===== Records for this exercise

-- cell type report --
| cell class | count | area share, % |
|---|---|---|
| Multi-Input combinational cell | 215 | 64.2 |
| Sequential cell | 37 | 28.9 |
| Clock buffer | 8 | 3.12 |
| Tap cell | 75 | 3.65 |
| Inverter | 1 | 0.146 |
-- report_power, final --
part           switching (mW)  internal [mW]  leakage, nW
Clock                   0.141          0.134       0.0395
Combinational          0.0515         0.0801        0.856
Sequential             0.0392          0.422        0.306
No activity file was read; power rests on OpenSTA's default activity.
**src/rtl/wdt_pkg.sv**
```systemverilog
// Package: register offsets, key and bit positions of the key-locked watchdog.
// Assumes 12-bit byte offsets and 16-bit registers at the top level.
package wdt_pkg;
    localparam logic [11:0] OFF_LOAD_LO = 12'h080;
    localparam logic [11:0] OFF_LOAD_HI = 12'h084;
    localparam logic [11:0] OFF_CTRL    = 12'h088;
    localparam logic [11:0] OFF_LOCK    = 12'h0A0;
    localparam int          NUM_GATES   = 2;
    localparam logic [11:0] OFF_GATE [NUM_GATES] = '{12'hC08, 12'hC18};
    localparam logic [15:0] UNLOCK_KEY  = 16'hE551;
    localparam int          BIT_RUN     = 1;
    localparam int          BIT_RSTEN   = 3;
    localparam int          BIT_GATE    = 2;
endpackage

```
**src/rtl/wdt_regfile.sv**
```systemverilog
// Module: register file of the watchdog. It holds the lock state, the reload
// halves, the control bits and the two gate registers, and provides a
// combinational read mux. Assumes DATA_W > BIT_RSTEN. A hardware clear of run
// takes priority over a software write in the same cycle.
module wdt_regfile
    import wdt_pkg::*;
#(
    parameter int ADDR_W = 12,
    parameter int DATA_W = 16
) (
    input  logic                  clk,
    input  logic                  rst_n,
    input  logic                  wr_en_i,
    input  logic [ADDR_W-1:0]     wr_addr_i,
    input  logic [DATA_W-1:0]     wr_data_i,
    input  logic [ADDR_W-1:0]     rd_addr_i,
    output logic [DATA_W-1:0]     rd_data_o,
    input  logic                  clr_run_i,
    output logic                  run_o,
    output logic                  rst_en_o,
    output logic                  gate_o,
    output logic [2*DATA_W-1:0]   load_o
);
    logic              unlocked_q;
    logic [DATA_W-1:0] lo_q, hi_q;
    logic              run_q, rsten_q;
    logic [DATA_W-1:0] gate_q [NUM_GATES];
    logic              hit_lock, hit_lo, hit_hi, hit_ctrl;
    logic [NUM_GATES-1:0] gate_bits;

    // Purpose: decode write strobes for the fixed registers.
    always_comb begin
        hit_lock = wr_en_i && (wr_addr_i == ADDR_W'(OFF_LOCK));
        hit_lo   = wr_en_i && (wr_addr_i == ADDR_W'(OFF_LOAD_LO));
        hit_hi   = wr_en_i && (wr_addr_i == ADDR_W'(OFF_LOAD_HI));
        hit_ctrl = wr_en_i && (wr_addr_i == ADDR_W'(OFF_CTRL));
    end

    // Purpose: lock state, opened by the key and closed by any other value.
    always_ff @(posedge clk) begin
        if (!rst_n)
            unlocked_q <= 1'b0;
        else if (hit_lock)
            unlocked_q <= (wr_data_i == DATA_W'(UNLOCK_KEY));
    end

    // Purpose: reload halves, writable only while unlocked.
    always_ff @(posedge clk) begin
        if (!rst_n) begin
            lo_q <= '0;
            hi_q <= '0;
        end else if (unlocked_q) begin
            if (hit_lo) lo_q <= wr_data_i;
            if (hit_hi) hi_q <= wr_data_i;
        end
    end

    // Purpose: control bits; the end of a reset pulse clears run.
    always_ff @(posedge clk) begin
        if (!rst_n) begin
            run_q   <= 1'b0;
            rsten_q <= 1'b0;
        end else begin
            if (hit_ctrl && unlocked_q) begin
                run_q   <= wr_data_i[BIT_RUN];
                rsten_q <= wr_data_i[BIT_RSTEN];
            end
            if (clr_run_i)
                run_q <= 1'b0;
        end
    end

    // Purpose: gate registers, one per enable, never locked.
    for (genvar g = 0; g < NUM_GATES; g++) begin : g_gate
        always_ff @(posedge clk) begin
            if (!rst_n)
                gate_q[g] <= '0;
            else if (wr_en_i && (wr_addr_i == ADDR_W'(OFF_GATE[g])))
                gate_q[g] <= wr_data_i;
        end
        assign gate_bits[g] = gate_q[g][BIT_GATE];
    end

    // Purpose: combinational read mux over all registers.
    always_comb begin
        rd_data_o = '0;
        if (rd_addr_i == ADDR_W'(OFF_LOCK))    rd_data_o[0] = unlocked_q;
        if (rd_addr_i == ADDR_W'(OFF_LOAD_LO)) rd_data_o = lo_q;
        if (rd_addr_i == ADDR_W'(OFF_LOAD_HI)) rd_data_o = hi_q;
        if (rd_addr_i == ADDR_W'(OFF_CTRL)) begin
            rd_data_o[BIT_RUN]   = run_q;
            rd_data_o[BIT_RSTEN] = rsten_q;
        end
        for (int g = 0; g < NUM_GATES; g++)
            if (rd_addr_i == ADDR_W'(OFF_GATE[g])) rd_data_o = gate_q[g];
    end

    assign run_o    = run_q;
    assign rst_en_o = rsten_q;
    assign gate_o   = &gate_bits;
    assign load_o   = {hi_q, lo_q};

    // a locked write leaves the reload low half untouched
    assert_locked_lo_R3: assert property (@(posedge clk) disable iff (!rst_n)
        hit_lo && !unlocked_q |=> $stable(lo_q));
    // a locked write leaves reset-enable untouched
    assert_locked_ctrl_R3: assert property (@(posedge clk) disable iff (!rst_n)
        hit_ctrl && !unlocked_q |=> $stable(rsten_q));
    // the key opens the lock
    assert_key_opens_R2: assert property (@(posedge clk) disable iff (!rst_n)
        hit_lock && (wr_data_i == DATA_W'(UNLOCK_KEY)) |=> unlocked_q);
    // a hardware clear request always drops run
    assert_hw_clear_R7: assert property (@(posedge clk) disable iff (!rst_n)
        clr_run_i |=> !run_q);
endmodule

```
**src/rtl/wdt_countdown.sv**
```systemverilog
// Module: countdown core. It reloads on a rising run, decrements on gated ticks
// and emits a fixed-length reset pulse on expiry, then asks for run to be
// cleared. Assumes tick_i is a single-cycle pulse and PULSE_LEN >= 1.
module wdt_countdown #(
    parameter int CNT_W     = 32,
    parameter int PULSE_LEN = 4
) (
    input  logic             clk,
    input  logic             rst_n,
    input  logic             run_i,
    input  logic             rst_en_i,
    input  logic             gate_i,
    input  logic             tick_i,
    input  logic [CNT_W-1:0] load_i,
    output logic [CNT_W-1:0] cnt_o,
    output logic             rst_req_o,
    output logic             clr_run_o
);
    localparam int PW = $clog2(PULSE_LEN + 1);

    logic             run_d1;
    logic [CNT_W-1:0] cnt_q;
    logic [PW-1:0]    pulse_q;
    logic             start, active, fire;

    // Purpose: derive start, active and expiry conditions.
    always_comb begin
        start  = run_i && !run_d1;
        active = run_i && run_d1 && gate_i;
        fire   = active && rst_en_i && (cnt_q == '0) && (pulse_q == '0);
    end

    // Purpose: delayed run for edge detection.
    always_ff @(posedge clk) begin
        if (!rst_n) run_d1 <= 1'b0;
        else        run_d1 <= run_i;
    end

    // Purpose: count register with reload and gated decrement.
    always_ff @(posedge clk) begin
        if (!rst_n)
            cnt_q <= '0;
        else if (start)
            cnt_q <= load_i;
        else if (active && tick_i && (cnt_q != '0))
            cnt_q <= cnt_q - 1'b1;
    end

    // Purpose: reset pulse length counter.
    always_ff @(posedge clk) begin
        if (!rst_n)
            pulse_q <= '0;
        else if (pulse_q != '0)
            pulse_q <= pulse_q - 1'b1;
        else if (fire)
            pulse_q <= PW'(PULSE_LEN);
    end

    assign cnt_o     = cnt_q;
    assign rst_req_o = (pulse_q != '0);
    assign clr_run_o = (pulse_q == PW'(1));

    // with run low the count holds
    assert_freeze_R9: assert property (@(posedge clk) disable iff (!rst_n)
        !run_i |=> $stable(cnt_q));
    // no reset pulse starts while run is low
    assert_no_rst_stopped_R9: assert property (@(posedge clk) disable iff (!rst_n)
        !run_i && !rst_req_o |=> !rst_req_o);
    // without a tick and outside a reload the count holds
    assert_tick_only_R6: assert property (@(posedge clk) disable iff (!rst_n)
        !tick_i && !start |=> $stable(cnt_q));
    // a closed gate holds the count outside a reload
    assert_gate_hold_R4: assert property (@(posedge clk) disable iff (!rst_n)
        !gate_i && !start |=> $stable(cnt_q));
    // the pulse starts only after a zero count with reset enabled
    assert_pulse_cause_R7: assert property (@(posedge clk) disable iff (!rst_n)
        $rose(rst_req_o) |-> ($past(cnt_q) == '0) && $past(rst_en_i));
    // run is already down when the pulse ends
    assert_pulse_end_R7: assert property (@(posedge clk) disable iff (!rst_n)
        $fell(rst_req_o) |-> !run_i);
endmodule

```
**src/rtl/wdt_keylock_timer.sv**
```systemverilog
// Module: top of the key-locked watchdog reset timer. It joins the register
// file to the countdown core. Assumes tick_en is synchronous to clk.
module wdt_keylock_timer #(
    parameter int ADDR_W    = 12,
    parameter int DATA_W    = 16,
    parameter int PULSE_LEN = 4
) (
    input  logic                clk,
    input  logic                rst_n,
    input  logic                tick_en,
    input  logic                wr_en,
    input  logic [ADDR_W-1:0]   wr_addr,
    input  logic [DATA_W-1:0]   wr_data,
    input  logic [ADDR_W-1:0]   rd_addr,
    output logic [DATA_W-1:0]   rd_data,
    output logic [2*DATA_W-1:0] count,
    output logic                sys_rst_req
);
    localparam int CNT_W = 2 * DATA_W;

    logic             run, rst_en, gate, clr_run;
    logic [CNT_W-1:0] load;

    wdt_regfile #(.ADDR_W(ADDR_W), .DATA_W(DATA_W)) u_regs (
        .clk(clk), .rst_n(rst_n),
        .wr_en_i(wr_en), .wr_addr_i(wr_addr), .wr_data_i(wr_data),
        .rd_addr_i(rd_addr), .rd_data_o(rd_data),
        .clr_run_i(clr_run), .run_o(run), .rst_en_o(rst_en),
        .gate_o(gate), .load_o(load)
    );

    wdt_countdown #(.CNT_W(CNT_W), .PULSE_LEN(PULSE_LEN)) u_core (
        .clk(clk), .rst_n(rst_n),
        .run_i(run), .rst_en_i(rst_en), .gate_i(gate), .tick_i(tick_en),
        .load_i(load), .cnt_o(count), .rst_req_o(sys_rst_req),
        .clr_run_o(clr_run)
    );
endmodule

```
**config.mk**
```make
export PLATFORM = sky130hd
export DESIGN_NAME = wdt_keylock_timer
export DESIGN_NICKNAME = d
export VERILOG_FILES = /design/src/rtl/wdt_pkg.sv /design/src/rtl/wdt_regfile.sv /design/src/rtl/wdt_countdown.sv /design/src/rtl/wdt_keylock_timer.sv
export SDC_FILE = /design/constraint.sdc
export NUM_CORES = 1
export LEC_CHECK = 0
export ABC_AREA = 1
export BUFFER_PORTS_ARGS = -buffer_cell sky130_fd_sc_hd__clkbuf_2
export CORE_UTILIZATION = 47
export DETAILED_ROUTE_END_ITERATION = 7
export PLACE_DENSITY = 0.8
export REMOVE_ABC_BUFFERS = 1
export SLEW_MARGIN = 20
export SYNTH_ARGS = -nofsm -noshare
export SYNTH_HDL_FRONTEND = slang
export SYNTH_SLANG_ARGS = --single-unit
```
**constraint.sdc**
```tcl
create_clock -name clk -period 3 [get_ports clk]
set_clock_uncertainty 0.05 [all_clocks]
set_input_delay 0.6 -clock clk [delete_from_list [all_inputs] [get_ports clk]]
set_output_delay 0.6 -clock clk [all_outputs]
set_load 0.1 [all_outputs]
```
# After elaboration in Yosys (flattened, before gate mapping)
# Memories as Yosys holds them, arrays and structs flattened.
# Index checks and enable logic that the tools add are counted.
# op_classes
addsub,2
n_eq_ne,14
n_mux,20
bitwise_logic,3
n_reduce_logical,26
# ops
op,n
"12-bit by 8-bit == test with 1-bit output, second input constant",8
16-bit two-way mux,6
32-bit two-way mux,2
"12-bit == test, second input constant",4
32-bit zero test,1
32-bit nonzero test,1
"32-bit by 1-bit subtractor with 32-bit output, second input constant",1
"16-bit == test, second input constant",1
1-bit logical AND,15
1-bit two-way mux,10
3-bit two-way mux,2
2-bit AND reduction,3
2-bit nonzero test,2
"3-bit by 1-bit == test with 1-bit output, second input constant",1
3-bit zero test,1
3-bit nonzero test,1
"3-bit by 1-bit subtractor with 3-bit output, second input constant",1
1-bit OR,2
2-bit OR reduction,1
1-bit zero test,1
1-bit inverter,1
# word_totals
ff_bits,71
ram_bits,32
in_bits,44
output_inout_bits,49
elab_cells,74
n_memories,1
# mem_list
memory,words,word_bits,rd,rd_ports_with_merged_regs,write_ports,line,rtl
u_regs.gate_q,2,16,2,0,2,wdt_regfile.sv:27,logic [DATA_W-1:0] gate_q [NUM_GATES];

# Depth between registers and ports, before layout
# Gate-level depths: netlist of run 1.
# logic_depth
word_depth,7
depth_mapped,12
depth_no_buf,12

# Hierarchy
# From an unflattened synthesis of run 1, not the netlist that was laid out.
# hier_totals
cells_unflattened,936
hier_area_um2,6155.9
# modules_own_cells
mod,instances,cells_each,area_each_um2,seq_area_each_um2
wdt_regfile,1,429,3377.0,1661.6
wdt_countdown,1,507,2778.9,720.7

# Least setup slack after synthesis of run 1
# No wires, ideal clock.
# synth_path
kind,in2out
startpoint,in rd_addr[5]
endpoint,out rd_data[10]
arrival_ps,2872
required_time_ps,2350
path_slack_ps,-522
path_stages,5
path_buffers,0
path_cell_list,nor2_1 -> nand2_1 -> nor2_1 -> nand2_1 -> o2111ai_1
# synth_via
elab_chain_len,5
elab_cells_between_ends,8
classes_between,eq/ne: 4; mux: 4
# synth_lines
item,line,rtl
start: declaration,wdt_keylock_timer.sv:14,"input logic [ADDR_W-1:0] rd_addr,"
12-bit by 8-bit == test with 1-bit output,wdt_regfile.sv:88,if (rd_addr_i == ADDR_W'(OFF_LOAD_LO)) rd_data_o = lo_q;
16-bit two-way mux,wdt_regfile.sv:88,
16-bit two-way mux,wdt_regfile.sv:89,if (rd_addr_i == ADDR_W'(OFF_LOAD_HI)) rd_data_o = hi_q;
16-bit two-way mux,wdt_regfile.sv:95,if (rd_addr_i == ADDR_W'(OFF_GATE[g])) rd_data_o = gate_q[g];
16-bit two-way mux (*),wdt_regfile.sv:95,
end: declaration,wdt_keylock_timer.sv:15,"output logic [DATA_W-1:0] rd_data,"
# Mark *: on every way between the ends. The rest lies on a longest branch, timed or not.

# Worst setup path after layout of run 1
# layout_path
startpoint,in rd_addr[1]
endpoint,out rd_data[2]
# The elaborated chain is that of the path after synthesis.
### src/rtl/rxo_pkg.sv
package rxo_pkg;
  parameter int unsigned RXO_CNT_W      = 16;
  parameter int unsigned RXO_WORD_BYTES = 4;
  localparam int unsigned RXO_WORD_W    = 8 * RXO_WORD_BYTES;
  localparam int unsigned RXO_BV_W      = $clog2(RXO_WORD_BYTES + 1);
  localparam int unsigned RXO_BIDX_W    = $clog2(RXO_WORD_BYTES);
endpackage

### src/rtl/rxo_rst_sync.sv
module rxo_rst_sync (
  input  logic clk,
  input  logic rst_n,
  output logic rst_sync_n
);
  logic [1:0] sync_q;

  always_ff @(posedge clk or negedge rst_n) begin
    if (!rst_n) sync_q <= 2'b00;
    else        sync_q <= {sync_q[0], 1'b1};
  end

  assign rst_sync_n = sync_q[1];
endmodule

### src/rtl/rxo_shifter.sv
module rxo_shifter
  import rxo_pkg::*;
#(
  parameter int unsigned WORD_BYTES = RXO_WORD_BYTES
) (
  input  logic                  clk,
  input  logic                  rst_n,
  input  logic                  take,
  input  logic                  sdi,
  input  logic                  word_end,
  output logic                  byte_done,
  output logic                  word_full,
  output logic [8*WORD_BYTES-1:0] word_next,
  output logic [$clog2(WORD_BYTES+1)-1:0] bytes_next
);
  localparam int unsigned WW = 8 * WORD_BYTES;
  localparam int unsigned BI = $clog2(WORD_BYTES);
  localparam int unsigned BV = $clog2(WORD_BYTES + 1);

  logic [2:0]    bit_q, bit_n;
  logic [BI-1:0] byte_q, byte_n;
  logic [WW-1:0] sh_q, sh_n;

  // Decode of the current sample position
  always_comb begin
    byte_done  = take && (bit_q == 3'd7);
    word_full  = byte_done && (byte_q == BI'(WORD_BYTES - 1));
    word_next  = {sh_q[WW-2:0], sdi};
    bytes_next = BV'(byte_q) + BV'(1);
  end

  // Next state: shift in, restart with a cleared word after a push
  always_comb begin
    bit_n  = bit_q;
    byte_n = byte_q;
    sh_n   = sh_q;
    if (take) begin
      bit_n = bit_q + 3'd1;
      if (word_end) begin
        byte_n = '0;
        sh_n   = '0;
      end else begin
        sh_n = word_next;
        if (byte_done) byte_n = byte_q + BI'(1);
      end
    end
  end

  always_ff @(posedge clk or negedge rst_n) begin
    if (!rst_n) begin
      bit_q  <= '0;
      byte_q <= '0;
      sh_q   <= '0;
    end else if (take) begin
      bit_q  <= bit_n;
      byte_q <= byte_n;
      sh_q   <= sh_n;
    end
  end
endmodule

### src/rtl/rxo_todo.sv
module rxo_todo
  import rxo_pkg::*;
#(
  parameter int unsigned CNT_W = RXO_CNT_W
) (
  input  logic             clk,
  input  logic             rst_n,
  input  logic             add_we,
  input  logic [CNT_W-1:0] add_val,
  input  logic             dec,
  output logic [CNT_W-1:0] todo_q,
  output logic             last
);
  logic [CNT_W:0]   sum;
  logic [CNT_W-1:0] todo_n;
  logic             en;

  // Add the request and take away one finished byte, saturating on top
  always_comb begin
    sum    = {1'b0, todo_q} + (add_we ? {1'b0, add_val} : '0) - {{CNT_W{1'b0}}, dec};
    todo_n = sum[CNT_W] ? {CNT_W{1'b1}} : sum[CNT_W-1:0];
    en     = add_we || dec;
    last   = dec && (todo_n == '0);
  end

  always_ff @(posedge clk or negedge rst_n) begin
    if (!rst_n)  todo_q <= '0;
    else if (en) todo_q <= todo_n;
  end
endmodule

### src/rtl/rxo_word_reg.sv
module rxo_word_reg
  import rxo_pkg::*;
#(
  parameter int unsigned WW = RXO_WORD_W,
  parameter int unsigned BV = RXO_BV_W
) (
  input  logic          clk,
  input  logic          rst_n,
  input  logic          push_in,
  input  logic [WW-1:0] data_in,
  input  logic [BV-1:0] bv_in,
  output logic          push_q,
  output logic [WW-1:0] data_q,
  output logic [BV-1:0] bv_q
);
  always_ff @(posedge clk or negedge rst_n) begin
    if (!rst_n) push_q <= 1'b0;
    else        push_q <= push_in;
  end

  always_ff @(posedge clk or negedge rst_n) begin
    if (!rst_n) begin
      data_q <= '0;
      bv_q   <= '0;
    end else if (push_in) begin
      data_q <= data_in;
      bv_q   <= bv_in;
    end
  end
endmodule

### src/rtl/rxo_req_ctrl.sv
module rxo_req_ctrl
  import rxo_pkg::*;
#(
  parameter int unsigned CNT_W      = RXO_CNT_W,
  parameter int unsigned WORD_BYTES = RXO_WORD_BYTES,
  localparam int unsigned WW        = 8 * WORD_BYTES,
  localparam int unsigned BV        = $clog2(WORD_BYTES + 1)
) (
  input  logic             clk,
  input  logic             rst_n,
  input  logic             req_we,
  input  logic [CNT_W-1:0] req_bytes,
  input  logic             shift_tick,
  input  logic             sdi,
  input  logic             fifo_full,
  output logic             clk_run,
  output logic [WW-1:0]    word_data,
  output logic             word_push,
  output logic [CNT_W-1:0] todo_cnt,
  output logic [BV-1:0]    byte_valid
);
  logic          rst_sync_n;
  logic          take, byte_done, word_full, last, word_end;
  logic [WW-1:0] word_next;
  logic [BV-1:0] bytes_next;

  rxo_rst_sync u_rst (
    .clk        (clk),
    .rst_n      (rst_n),
    .rst_sync_n (rst_sync_n)
  );

  // Clock runs only with bytes owed and room downstream
  always_comb begin
    clk_run  = (todo_cnt != '0) && !fifo_full;
    take     = clk_run && shift_tick;
    word_end = word_full || last;
  end

  rxo_shifter #(.WORD_BYTES(WORD_BYTES)) u_shift (
    .clk        (clk),
    .rst_n      (rst_sync_n),
    .take       (take),
    .sdi        (sdi),
    .word_end   (word_end),
    .byte_done  (byte_done),
    .word_full  (word_full),
    .word_next  (word_next),
    .bytes_next (bytes_next)
  );

  rxo_todo #(.CNT_W(CNT_W)) u_todo (
    .clk     (clk),
    .rst_n   (rst_sync_n),
    .add_we  (req_we),
    .add_val (req_bytes),
    .dec     (byte_done),
    .todo_q  (todo_cnt),
    .last    (last)
  );

  rxo_word_reg #(.WW(WW), .BV(BV)) u_out (
    .clk     (clk),
    .rst_n   (rst_sync_n),
    .push_in (word_end),
    .data_in (word_next),
    .bv_in   (bytes_next),
    .push_q  (word_push),
    .data_q  (word_data),
    .bv_q    (byte_valid)
  );
endmodule

### config.mk
export PLATFORM = sky130hd
export DESIGN_NAME = rxo_req_ctrl
export DESIGN_NICKNAME = d
export VERILOG_FILES = /design/src/rtl/rxo_pkg.sv /design/src/rtl/rxo_rst_sync.sv /design/src/rtl/rxo_shifter.sv /design/src/rtl/rxo_todo.sv /design/src/rtl/rxo_word_reg.sv /design/src/rtl/rxo_req_ctrl.sv
export SDC_FILE = /design/constraint.sdc
export NUM_CORES = 1
export LEC_CHECK = 0
export BUFFER_PORTS_ARGS = -buffer_cell sky130_fd_sc_hd__buf_2
export CAP_MARGIN = 30
export CORE_UTILIZATION = 50
export DETAILED_ROUTE_END_ITERATION = 10
export GPL_ROUTABILITY_DRIVEN = 0
export HOLD_SLACK_MARGIN = 0.15
export PLACE_DENSITY = 0.71
export SETUP_SLACK_MARGIN = 0.1
export SLEW_MARGIN = 20
export SYNTH_ARGS = -nofsm -noshare
export SYNTH_HDL_FRONTEND = slang
export SYNTH_HIERARCHICAL = 1
export SYNTH_SLANG_ARGS = --single-unit
### constraint.sdc
create_clock -name clk -period 3.17 [get_ports clk]
set_input_delay 0.1585 -clock clk [delete_from_list [all_inputs] [get_ports clk]]
set_output_delay 0.1585 -clock clk [all_outputs]
set_load 0.01 [all_outputs]
==> metrics.cfg <==
[run_status]
status = finished, violations left
violations = setup timing

[synth]
syn_inst = 476
yosysMostFrequentCell = sky130_fd_sc_hd__dfrtp_1
syn_nets = 534
synth.ff_latch_count = 90
synthFlopType = sky130_fd_sc_hd__dfrtp_1
post_synth_instance_area_mm2 = 0.00506
synthDistinctLibCells = 60
synth_enable_flop_cells = 0
synth_seq_area_share_pct = 44.5
synth_largest_type_area_fraction_pct = 44.5
largest_area_contributor_in_the_netlist = sky130_fd_sc_hd__dfrtp_1
post_synth_main_area_contributors = sky130_fd_sc_hd__dfrtp_1 44%, sky130_fd_sc_hd__mux2_4 8.9%, sky130_fd_sc_hd__ha_1 8.6%
synthArstFlopShare_pct = 100
synth.top_cells.by_count = 90 x sky130_fd_sc_hd__dfrtp_1, 66 x sky130_fd_sc_hd__inv_1, 35 x sky130_fd_sc_hd__ha_1
ys.warnings.count = 6
syn_avg_cell_area_um2 = 10.6

[worst_setup_path]
critical_path_peak_fanout = 10
crit_path_start = u_todo/todo_q[9]$_DFFE_PN0P_
path_depth = 17
timing.critical_path.to_type = register
r2r-start = u_todo/todo_q[9]$_DFFE_PN0P_
rr_endpoint = u_out/data_q[30]$_DFFE_PN0P_
worstPathRequired_ns = 3.41
critical_path.n_buffers_inverters = 3
reg2reg_depth = 17
worst_path_largest_cell_delay_ns = 0.43
r2r_setup_slack_ns = -1.17
cp.arrival_ns = 4.59
critPathKind = reg2reg
crit_path_start_kind = register
crit_path_cell_trace = nor4_2 -> buf_4 -> a41oi_4 -> and2_4 -> ha_4 -> inv_2 -> ha_4 -> a21o_1 -> and4_4 -> or4_4 -> a21o_1 -> a2111oi_2 -> nand4_1 -> nor4_4 -> or2_4 -> buf_12 -> mux2_4
crit_path_top_delay_cell = sky130_fd_sc_hd__or4_4
critical_path.top_delay_family = simple AND/OR/NAND/NOR gates
worstSetupEndpoint = u_out/data_q[30]$_DFFE_PN0P_

[worst_hold_path]
min-delay-path-class = in2reg

[sta]
final.setup.worst_slack_ns = -1.17
fin_tns_setup_ns = -82.08
rsz0062_at_grt = true
finalHoldViolCount = 0
finalCriticalPeriod_ns = 4.34
finalCritPeriodShare_pct = 137
final_max_slew_viol_count = 0
final.setup_skew_ns = 0.0118
worst_hold_slack_ns = 0.337
slew_headroom_pct = 55.1
worstMarginPinSlew_ns = 0.673
max_freq_mhz = 230
finalSetupViolations = 85

[routing]
wirelength_um = 12300
wl_per_cell_um = 15.7
vias = 4152
detail_route.iter0.violations = 171
drc = 0
detail_route.vias_per_cell = 5.31
drt_antenna_net_count = 0
first_pass_iters = 5

[pwr]
peakVddDrop_v = 0.000652
power_density_mw_per_mm2 = 1040
report.power.total_mw = 7.25
power.leakage_nw = 3.44

[flow_run]
drv.max_cap_violation_count = 0

[cts]
clkTransAtPathRegs_ns = 0.09
tritoncts_clock_tree = yes
clkSinkCount = 90
cts.htree.levels = 3
cts_buffer_depth = 2
tritoncts.num_buffers = 9
clkLatencyLatePin_ns = 0.37
clockRootBuffer = sky130_fd_sc_hd__clkbuf_8

[floorplan]
die_height_um = 103
rows = 36
initial_core_util_pct = 51.8
width_of_the_die_um = 103
floorplan.die_area_mm2 = 0.0105
num_io_pins = 75
design.core.area_mm2 = 0.00977

[final_layout]
number_of_antenna_repair_diodes = 0
nets = 702
layoutNonFillerInstCount = 782
final_design_area_no_fill_mm2 = 0.00695
drive_gt1_share_pct = 43.0
postLayoutCoreUtil_pct = 71.1
area.growth.synth_to_final_pct = 37.2

[placed_design]
dp.cells = 746
portBuffers = 74
detailedPlacementHpwl_um = 8240
placed_standard_cell_area_mm2 = 0.00621
preCtsSetupSlack_ns = -1.17

[global_routing]
vias_in_the_first_global_route = 4027
grt-ovfl-total = 0
grt_usage_pct = 22.9
grt_start_max_net_pins = 54
grt_antenna_before_repair = 0
grt_pass1_wl_um = 18600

==========

▸ **Exercise objective**:
In the data above, find the line that contains "1 | 0.146 |", then reproduce exactly every line from the first line through that line.

▸ **Answer for the task**:
-- cell type report --
| cell class | count | area share, % |
|---|---|---|
| Multi-Input combinational cell | 215 | 64.2 |
| Sequential cell | 37 | 28.9 |
| Clock buffer | 8 | 3.12 |
| Tap cell | 75 | 3.65 |
| Inverter | 1 | 0.146 |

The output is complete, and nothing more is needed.